January 2015 Securities Bulletin 6 minute read

On January 22, 2015, the Toronto Stock Exchange (“TSX” or the “Exchange“) published two proposed public interest amendments to the TSX Company Manual (the “Manual“) for public comment. The first proposed amendment is a change to section 720 of the Manual that adds a number of requirements for listed issuers seeking to voluntarily delist (the “Delisting Amendments“).[1]The Delisting Amendments should be of interest to issuers who are considering a voluntary delisting application, particularly those issuers who are not planning to list in another market or to undertake a going private transaction or similar near term liquidity event.

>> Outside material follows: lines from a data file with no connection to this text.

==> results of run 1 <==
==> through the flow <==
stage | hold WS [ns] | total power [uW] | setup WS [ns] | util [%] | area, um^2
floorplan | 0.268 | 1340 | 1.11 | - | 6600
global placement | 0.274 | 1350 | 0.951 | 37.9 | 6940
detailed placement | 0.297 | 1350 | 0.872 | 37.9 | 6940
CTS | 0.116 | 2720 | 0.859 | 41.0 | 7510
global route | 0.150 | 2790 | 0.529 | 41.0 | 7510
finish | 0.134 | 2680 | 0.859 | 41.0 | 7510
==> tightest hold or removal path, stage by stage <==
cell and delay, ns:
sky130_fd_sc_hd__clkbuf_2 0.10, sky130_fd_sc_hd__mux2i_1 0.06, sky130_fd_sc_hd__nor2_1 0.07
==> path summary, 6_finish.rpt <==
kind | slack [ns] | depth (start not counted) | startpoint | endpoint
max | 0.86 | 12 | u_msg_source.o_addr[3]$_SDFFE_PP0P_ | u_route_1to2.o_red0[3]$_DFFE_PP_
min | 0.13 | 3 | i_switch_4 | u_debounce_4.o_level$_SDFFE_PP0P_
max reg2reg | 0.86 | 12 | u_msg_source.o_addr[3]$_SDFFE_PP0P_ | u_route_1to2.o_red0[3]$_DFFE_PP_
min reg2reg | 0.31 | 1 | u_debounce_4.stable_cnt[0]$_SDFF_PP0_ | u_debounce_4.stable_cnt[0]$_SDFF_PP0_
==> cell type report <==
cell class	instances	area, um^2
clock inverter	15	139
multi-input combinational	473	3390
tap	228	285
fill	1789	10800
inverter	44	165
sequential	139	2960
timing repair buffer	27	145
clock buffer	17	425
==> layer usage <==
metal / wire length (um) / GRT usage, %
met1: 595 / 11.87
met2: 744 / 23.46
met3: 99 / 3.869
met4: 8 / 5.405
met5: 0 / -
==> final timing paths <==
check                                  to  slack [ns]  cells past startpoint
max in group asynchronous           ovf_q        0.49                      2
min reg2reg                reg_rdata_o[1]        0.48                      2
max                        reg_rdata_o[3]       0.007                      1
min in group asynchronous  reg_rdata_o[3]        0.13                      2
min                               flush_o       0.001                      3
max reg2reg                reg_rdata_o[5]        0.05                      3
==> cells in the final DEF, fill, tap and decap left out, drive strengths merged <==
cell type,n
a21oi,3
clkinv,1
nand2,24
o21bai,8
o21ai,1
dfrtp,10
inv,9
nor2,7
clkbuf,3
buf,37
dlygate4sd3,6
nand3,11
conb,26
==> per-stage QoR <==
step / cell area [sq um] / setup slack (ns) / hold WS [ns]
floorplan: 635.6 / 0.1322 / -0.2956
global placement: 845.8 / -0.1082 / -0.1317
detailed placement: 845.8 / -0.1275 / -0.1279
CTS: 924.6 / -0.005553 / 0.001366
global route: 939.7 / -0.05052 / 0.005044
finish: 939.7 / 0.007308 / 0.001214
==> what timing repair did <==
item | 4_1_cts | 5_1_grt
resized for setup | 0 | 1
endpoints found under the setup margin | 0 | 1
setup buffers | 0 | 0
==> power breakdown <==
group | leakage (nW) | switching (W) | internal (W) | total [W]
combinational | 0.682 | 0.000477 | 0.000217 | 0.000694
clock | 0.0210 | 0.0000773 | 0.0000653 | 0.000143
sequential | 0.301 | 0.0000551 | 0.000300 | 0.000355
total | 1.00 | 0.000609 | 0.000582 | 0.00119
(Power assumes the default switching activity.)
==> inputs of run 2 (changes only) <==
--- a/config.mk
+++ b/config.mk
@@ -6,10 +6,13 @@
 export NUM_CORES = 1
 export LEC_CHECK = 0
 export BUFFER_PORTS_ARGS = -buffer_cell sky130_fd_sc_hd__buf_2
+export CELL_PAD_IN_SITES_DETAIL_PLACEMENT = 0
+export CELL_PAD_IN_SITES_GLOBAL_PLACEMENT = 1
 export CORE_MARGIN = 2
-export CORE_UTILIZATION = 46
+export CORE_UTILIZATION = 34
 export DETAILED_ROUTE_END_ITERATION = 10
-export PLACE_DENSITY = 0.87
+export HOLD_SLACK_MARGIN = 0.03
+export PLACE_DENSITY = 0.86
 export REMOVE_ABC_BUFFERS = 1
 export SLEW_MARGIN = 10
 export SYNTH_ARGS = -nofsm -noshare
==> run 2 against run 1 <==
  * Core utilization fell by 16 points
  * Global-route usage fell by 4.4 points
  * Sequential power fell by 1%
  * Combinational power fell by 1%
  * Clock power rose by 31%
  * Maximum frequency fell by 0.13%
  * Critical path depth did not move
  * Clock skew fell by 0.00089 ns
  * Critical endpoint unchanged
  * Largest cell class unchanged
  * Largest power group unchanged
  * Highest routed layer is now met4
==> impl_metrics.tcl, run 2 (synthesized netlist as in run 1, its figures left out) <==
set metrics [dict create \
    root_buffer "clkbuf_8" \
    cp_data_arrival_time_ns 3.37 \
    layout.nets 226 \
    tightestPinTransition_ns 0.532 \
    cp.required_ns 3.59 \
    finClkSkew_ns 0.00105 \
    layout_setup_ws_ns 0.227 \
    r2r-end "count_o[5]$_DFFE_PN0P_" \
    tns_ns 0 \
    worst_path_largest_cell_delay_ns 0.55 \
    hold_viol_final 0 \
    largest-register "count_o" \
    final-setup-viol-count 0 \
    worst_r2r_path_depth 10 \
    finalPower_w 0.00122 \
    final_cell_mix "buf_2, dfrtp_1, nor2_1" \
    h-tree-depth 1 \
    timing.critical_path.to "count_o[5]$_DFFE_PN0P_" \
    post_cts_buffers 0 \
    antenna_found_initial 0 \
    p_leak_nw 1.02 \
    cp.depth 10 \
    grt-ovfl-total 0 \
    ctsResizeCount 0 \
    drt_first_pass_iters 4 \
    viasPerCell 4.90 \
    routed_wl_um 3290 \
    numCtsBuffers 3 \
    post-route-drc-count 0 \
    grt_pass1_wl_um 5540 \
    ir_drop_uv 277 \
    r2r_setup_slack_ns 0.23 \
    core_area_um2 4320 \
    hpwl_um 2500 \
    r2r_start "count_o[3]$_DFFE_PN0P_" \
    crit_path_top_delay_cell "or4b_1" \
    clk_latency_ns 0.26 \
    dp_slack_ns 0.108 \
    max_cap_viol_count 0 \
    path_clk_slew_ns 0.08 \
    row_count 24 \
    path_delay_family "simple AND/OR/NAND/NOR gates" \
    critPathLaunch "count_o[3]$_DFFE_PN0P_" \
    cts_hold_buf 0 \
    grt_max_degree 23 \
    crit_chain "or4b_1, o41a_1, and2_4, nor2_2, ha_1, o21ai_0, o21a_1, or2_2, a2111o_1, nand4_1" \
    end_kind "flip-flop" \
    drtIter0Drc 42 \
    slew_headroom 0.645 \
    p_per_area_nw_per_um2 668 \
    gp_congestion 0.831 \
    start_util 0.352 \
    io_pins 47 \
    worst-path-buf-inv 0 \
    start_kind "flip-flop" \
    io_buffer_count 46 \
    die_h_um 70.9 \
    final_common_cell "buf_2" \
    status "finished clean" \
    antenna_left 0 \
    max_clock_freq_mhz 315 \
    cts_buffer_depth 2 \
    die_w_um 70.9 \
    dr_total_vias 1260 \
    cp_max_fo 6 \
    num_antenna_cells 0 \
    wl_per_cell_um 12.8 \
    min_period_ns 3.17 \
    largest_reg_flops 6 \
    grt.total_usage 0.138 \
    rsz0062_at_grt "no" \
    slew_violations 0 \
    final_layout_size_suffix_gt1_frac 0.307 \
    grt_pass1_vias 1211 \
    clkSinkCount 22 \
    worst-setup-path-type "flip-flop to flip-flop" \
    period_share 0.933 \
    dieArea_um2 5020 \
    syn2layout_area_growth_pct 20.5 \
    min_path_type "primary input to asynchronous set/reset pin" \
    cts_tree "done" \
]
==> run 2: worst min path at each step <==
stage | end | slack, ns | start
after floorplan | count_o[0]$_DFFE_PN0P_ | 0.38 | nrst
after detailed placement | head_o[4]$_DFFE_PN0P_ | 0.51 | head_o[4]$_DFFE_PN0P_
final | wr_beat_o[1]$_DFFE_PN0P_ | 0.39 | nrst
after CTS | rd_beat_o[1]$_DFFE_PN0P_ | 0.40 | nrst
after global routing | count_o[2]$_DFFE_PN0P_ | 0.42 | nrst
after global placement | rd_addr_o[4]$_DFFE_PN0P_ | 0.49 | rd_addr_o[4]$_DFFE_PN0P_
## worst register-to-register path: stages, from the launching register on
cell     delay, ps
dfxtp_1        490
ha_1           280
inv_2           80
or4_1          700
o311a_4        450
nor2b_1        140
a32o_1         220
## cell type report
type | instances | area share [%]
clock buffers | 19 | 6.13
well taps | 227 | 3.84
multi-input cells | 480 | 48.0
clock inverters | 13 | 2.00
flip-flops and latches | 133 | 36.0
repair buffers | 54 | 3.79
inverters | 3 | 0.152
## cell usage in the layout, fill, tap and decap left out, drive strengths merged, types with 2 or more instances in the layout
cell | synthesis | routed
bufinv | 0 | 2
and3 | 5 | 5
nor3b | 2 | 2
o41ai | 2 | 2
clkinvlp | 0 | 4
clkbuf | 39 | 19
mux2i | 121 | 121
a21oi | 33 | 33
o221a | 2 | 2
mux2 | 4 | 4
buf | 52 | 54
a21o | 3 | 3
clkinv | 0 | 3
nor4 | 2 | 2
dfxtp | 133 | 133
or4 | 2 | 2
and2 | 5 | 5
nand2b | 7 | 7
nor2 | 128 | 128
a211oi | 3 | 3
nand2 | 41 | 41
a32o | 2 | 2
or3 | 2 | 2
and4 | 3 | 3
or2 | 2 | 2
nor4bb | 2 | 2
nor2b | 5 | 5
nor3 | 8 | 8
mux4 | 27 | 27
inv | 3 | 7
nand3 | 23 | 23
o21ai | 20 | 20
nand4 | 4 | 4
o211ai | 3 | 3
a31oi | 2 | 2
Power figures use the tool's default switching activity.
## src/ctrl_cfg.svh

```systemverilog
`ifndef CTRL_CFG_SVH
`define CTRL_CFG_SVH

// APB byte offsets 0h..Ch
`define CTRL_APB_AW 4

// joystick ports merged by the mapper
`define CTRL_NUM_JOY 2

`endif

```

## src/input_pkg.sv

```systemverilog
package input_pkg;

	// keyboard button slots in the key state word
	typedef enum logic [3:0] {
		k_up,
		k_down,
		k_left,
		k_right,
		k_coin,
		k_start1,
		k_start2,
		k_fire1,
		k_fire2,
		k_fire3
	} key_idx_t;

	localparam int NUM_KEYS = 10;

	localparam logic [7:0] SC_UP    = 8'h75;
	localparam logic [7:0] SC_DOWN  = 8'h72;
	localparam logic [7:0] SC_LEFT  = 8'h6B;
	localparam logic [7:0] SC_RIGHT = 8'h74;
	localparam logic [7:0] SC_ESC   = 8'h76; // coin
	localparam logic [7:0] SC_F1    = 8'h05; // start 1
	localparam logic [7:0] SC_F2    = 8'h06; // start 2
	localparam logic [7:0] SC_CTRL  = 8'h14; // fire 3
	localparam logic [7:0] SC_ALT   = 8'h11; // fire 2, bomb
	localparam logic [7:0] SC_SPACE = 8'h29; // fire 1

	localparam int JOY_RIGHT = 0;
	localparam int JOY_LEFT  = 1;
	localparam int JOY_DOWN  = 2;
	localparam int JOY_UP    = 3;
	localparam int JOY_FIRE  = 4;
	localparam int JOY_BOMB  = 5;

	localparam int CT_UP     = 0;
	localparam int CT_DOWN   = 1;
	localparam int CT_LEFT   = 2;
	localparam int CT_RIGHT  = 3;
	localparam int CT_FIRE   = 4;
	localparam int CT_BOMB   = 5;
	localparam int CT_START1 = 6;
	localparam int CT_START2 = 7;
	localparam int CT_COIN   = 8;
	localparam int CT_WIDTH  = 9;

endpackage

```

## src/regmap_pkg.sv

```systemverilog
package regmap_pkg;

	// byte offsets on the APB port
	localparam logic [3:0] REG_CONFIG   = 4'h0; // rw
	localparam logic [3:0] REG_CONTROLS = 4'h4; // ro, mapped controls
	localparam logic [3:0] REG_KEYS     = 4'h8; // ro, held keys
	localparam logic [3:0] REG_ID       = 4'hC; // ro

	// REG_CONFIG fields
	localparam int CFG_ROTATE   = 0;
	localparam int CFG_SCAN_LSB = 1;
	localparam int CFG_SCAN_MSB = 2;
	localparam int CFG_GAME_RST = 3;
	localparam int CFG_BITS     = 4;

	localparam logic [31:0] CORE_ID = 32'h4241_4731;

endpackage

```

## src/ps2_key_decoder.sv

```systemverilog
`timescale 1ns/1ps

module ps2_key_decoder (
	input  logic                            clock_24,
	input  logic                            rst_n,
	input  logic [10:0]                     ps2_key,
	output logic [input_pkg::NUM_KEYS-1:0] keys
);

	logic                toggle_q;
	logic                new_event;
	logic                pressed;
	logic [7:0]          code;
	logic                hit;
	input_pkg::key_idx_t idx;

	assign new_event = ps2_key[10] != toggle_q;
	assign pressed   = ps2_key[9];
	assign code      = ps2_key[7:0];

	// scan code to key slot
	always_comb begin
		hit = 1'b1;
		idx = input_pkg::k_up;
		case (code)
			input_pkg::SC_UP:    idx = input_pkg::k_up;
			input_pkg::SC_DOWN:  idx = input_pkg::k_down;
			input_pkg::SC_LEFT:  idx = input_pkg::k_left;
			input_pkg::SC_RIGHT: idx = input_pkg::k_right;
			input_pkg::SC_ESC:   idx = input_pkg::k_coin;
			input_pkg::SC_F1:    idx = input_pkg::k_start1;
			input_pkg::SC_F2:    idx = input_pkg::k_start2;
			input_pkg::SC_SPACE: idx = input_pkg::k_fire1;
			input_pkg::SC_ALT:   idx = input_pkg::k_fire2;
			input_pkg::SC_CTRL:  idx = input_pkg::k_fire3;
			default:             hit = 1'b0; // not a game key
		endcase
	end

	always_ff @(posedge clock_24) begin
		if (!rst_n) begin
			toggle_q <= 1'b0;
			keys     <= '0;
		end else begin
			toggle_q <= ps2_key[10];
			if (new_event && hit) begin
				keys[idx] <= pressed; // release clears
			end
		end
	end

endmodule

```

## src/ctrl_apb_regs.sv

```systemverilog
`timescale 1ns/1ps
`include "ctrl_cfg.svh"

module ctrl_apb_regs (
	input  logic                            clock_24,
	input  logic                            rst_n,
	input  logic [`CTRL_APB_AW-1:0]         paddr,
	input  logic                            psel,
	input  logic                            penable,
	input  logic                            pwrite,
	input  logic [31:0]                     pwdata,
	input  logic [input_pkg::CT_WIDTH-1:0] controls,
	input  logic [input_pkg::NUM_KEYS-1:0] keys,
	output logic [31:0]                     prdata,
	output logic                            pready,
	output logic                            pslverr,
	output logic                            rotate,
	output logic [1:0]                      scanlines,
	output logic                            game_reset
);

	logic                            setup;
	logic                            access;
	logic                            addr_ok;
	logic                            read_only;
	logic                            bad;
	logic                            wr_cfg;
	logic [31:0]                     rd_mux;
	logic [regmap_pkg::CFG_BITS-1:0] cfg_q;

	assign setup  = psel && !penable;
	assign access = psel && penable;
	assign pready = access; // no wait states

	always_comb begin
		addr_ok   = 1'b1;
		read_only = 1'b1;
		rd_mux    = '0;
		case (paddr)
			regmap_pkg::REG_CONFIG: begin
				read_only = 1'b0;
				rd_mux    = 32'(cfg_q);
			end
			regmap_pkg::REG_CONTROLS: rd_mux = 32'(controls);
			regmap_pkg::REG_KEYS:     rd_mux = 32'(keys);
			regmap_pkg::REG_ID:       rd_mux = regmap_pkg::CORE_ID;
			default:                  addr_ok = 1'b0;
		endcase
	end

	assign bad    = !addr_ok || (pwrite && read_only);
	assign wr_cfg = access && pwrite && (paddr == regmap_pkg::REG_CONFIG);

	always_ff @(posedge clock_24) begin
		if (!rst_n) begin
			cfg_q <= '0;
		end else if (wr_cfg) begin
			cfg_q <= pwdata[regmap_pkg::CFG_BITS-1:0];
		end
	end

	// response is built in setup so it is there for the access phase
	always_ff @(posedge clock_24) begin
		if (!rst_n) begin
			prdata  <= '0;
			pslverr <= 1'b0;
		end else if (setup) begin
			pslverr <= bad;
			prdata  <= (pwrite || !addr_ok) ? 32'd0 : rd_mux;
		end else begin
			pslverr <= 1'b0;
			prdata  <= '0;
		end
	end

	assign rotate     = cfg_q[regmap_pkg::CFG_ROTATE];
	assign scanlines  = cfg_q[regmap_pkg::CFG_SCAN_MSB:regmap_pkg::CFG_SCAN_LSB];
	assign game_reset = cfg_q[regmap_pkg::CFG_GAME_RST];

endmodule

```

## src/control_mapper.sv

```systemverilog
`timescale 1ns/1ps
`include "ctrl_cfg.svh"

module control_mapper (
	input  logic                            clock_24,
	input  logic                            rst_n,
	input  logic [input_pkg::NUM_KEYS-1:0] keys,
	input  logic [7:0]                      joystick_0,
	input  logic [7:0]                      joystick_1,
	input  logic                            rotate,
	output logic [input_pkg::CT_WIDTH-1:0] controls
);

	logic [7:0]                      joy [`CTRL_NUM_JOY];
	logic [7:0]                      joy_any;
	logic                            m_up;
	logic                            m_down;
	logic                            m_left;
	logic                            m_right;
	logic [input_pkg::CT_WIDTH-1:0] ctl_nxt;

	assign joy[0] = joystick_0;
	assign joy[1] = joystick_1;

	always_comb begin
		joy_any = '0;
		for (int i = 0; i < `CTRL_NUM_JOY; i++) begin
			joy_any = joy_any | joy[i];
		end
	end

	assign m_up    = keys[input_pkg::k_up]    | joy_any[input_pkg::JOY_UP];
	assign m_down  = keys[input_pkg::k_down]  | joy_any[input_pkg::JOY_DOWN];
	assign m_left  = keys[input_pkg::k_left]  | joy_any[input_pkg::JOY_LEFT];
	assign m_right = keys[input_pkg::k_right] | joy_any[input_pkg::JOY_RIGHT];

	always_comb begin
		ctl_nxt = '0;
		if (rotate) begin // cabinet turned a quarter
			ctl_nxt[input_pkg::CT_UP]    = m_left;
			ctl_nxt[input_pkg::CT_DOWN]  = m_right;
			ctl_nxt[input_pkg::CT_LEFT]  = m_down;
			ctl_nxt[input_pkg::CT_RIGHT] = m_up;
		end else begin
			ctl_nxt[input_pkg::CT_UP]    = m_up;
			ctl_nxt[input_pkg::CT_DOWN]  = m_down;
			ctl_nxt[input_pkg::CT_LEFT]  = m_left;
			ctl_nxt[input_pkg::CT_RIGHT] = m_right;
		end
		ctl_nxt[input_pkg::CT_FIRE]   = keys[input_pkg::k_fire1] | joy_any[input_pkg::JOY_FIRE];
		ctl_nxt[input_pkg::CT_BOMB]   = keys[input_pkg::k_fire2] | joy_any[input_pkg::JOY_BOMB];
		ctl_nxt[input_pkg::CT_START1] = keys[input_pkg::k_start1];
		ctl_nxt[input_pkg::CT_START2] = keys[input_pkg::k_start2];
		ctl_nxt[input_pkg::CT_COIN]   = keys[input_pkg::k_coin];
	end

	always_ff @(posedge clock_24) begin
		if (!rst_n) begin
			controls <= '0;
		end else begin
			controls <= ctl_nxt;
		end
	end

endmodule

```

## src/arcade_input_top.sv

```systemverilog
`timescale 1ns/1ps
`include "ctrl_cfg.svh"

module arcade_input_top (
	input  logic                            clock_24,
	input  logic                            rst_n,
	input  logic [10:0]                     ps2_key,
	input  logic [7:0]                      joystick_0,
	input  logic [7:0]                      joystick_1,
	input  logic [`CTRL_APB_AW-1:0]         paddr,
	input  logic                            psel,
	input  logic                            penable,
	input  logic                            pwrite,
	input  logic [31:0]                     pwdata,
	output logic [31:0]                     prdata,
	output logic                            pready,
	output logic                            pslverr,
	output logic [input_pkg::CT_WIDTH-1:0] controls,
	output logic [1:0]                      scanlines,
	output logic                            game_reset
);

	logic [input_pkg::NUM_KEYS-1:0] keys; // held keyboard buttons
	logic                            rotate;

	ps2_key_decoder ps2_key_decoder_inst (
		.clock_24 (clock_24),
		.rst_n    (rst_n),
		.ps2_key  (ps2_key),
		.keys     (keys)
	);

	ctrl_apb_regs ctrl_apb_regs_inst (
		.clock_24   (clock_24),
		.rst_n      (rst_n),
		.paddr      (paddr),
		.psel       (psel),
		.penable    (penable),
		.pwrite     (pwrite),
		.pwdata     (pwdata),
		.controls   (controls),
		.keys       (keys),
		.prdata     (prdata),
		.pready     (pready),
		.pslverr    (pslverr),
		.rotate     (rotate),
		.scanlines  (scanlines),
		.game_reset (game_reset)
	);

	control_mapper control_mapper_inst (
		.clock_24   (clock_24),
		.rst_n      (rst_n),
		.keys       (keys),
		.joystick_0 (joystick_0),
		.joystick_1 (joystick_1),
		.rotate     (rotate),
		.controls   (controls)
	);

endmodule

```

The second amendment is a series of changes, primarily to Parts IV and VI of the Manual that establish a formal set of rules governing when the TSX will defer to the policies and practices of other exchanges in respect of issuers listed on more than one exchange (the “Deference Amendments“).[2] The Deference Amendments should be of interest to issuers who are listed on more than one exchange with less than 25% of their securities trading within Canada, and will potentially reduce current overlapping exchange obligations for such issuers.

Delisting Amendments

The TSX’s proposed amendments to section 720 of the Manual aim to ensure that all security holders are treated fairly when an issuer voluntarily delists. Under the present rules, an issuer can delist without first seeking security holder approval. While the Exchange has noted such outcomes are rare, this has occasionally resulted in security holders being deprived of a fair and orderly market for their securities if the issuer does not list on another exchange or go through a near term liquidity event, such as a going private transaction. Without liquidity, the TSX is concerned that such security holders may become vulnerable to predatory take-over bids, management buy-outs or other similar transactions.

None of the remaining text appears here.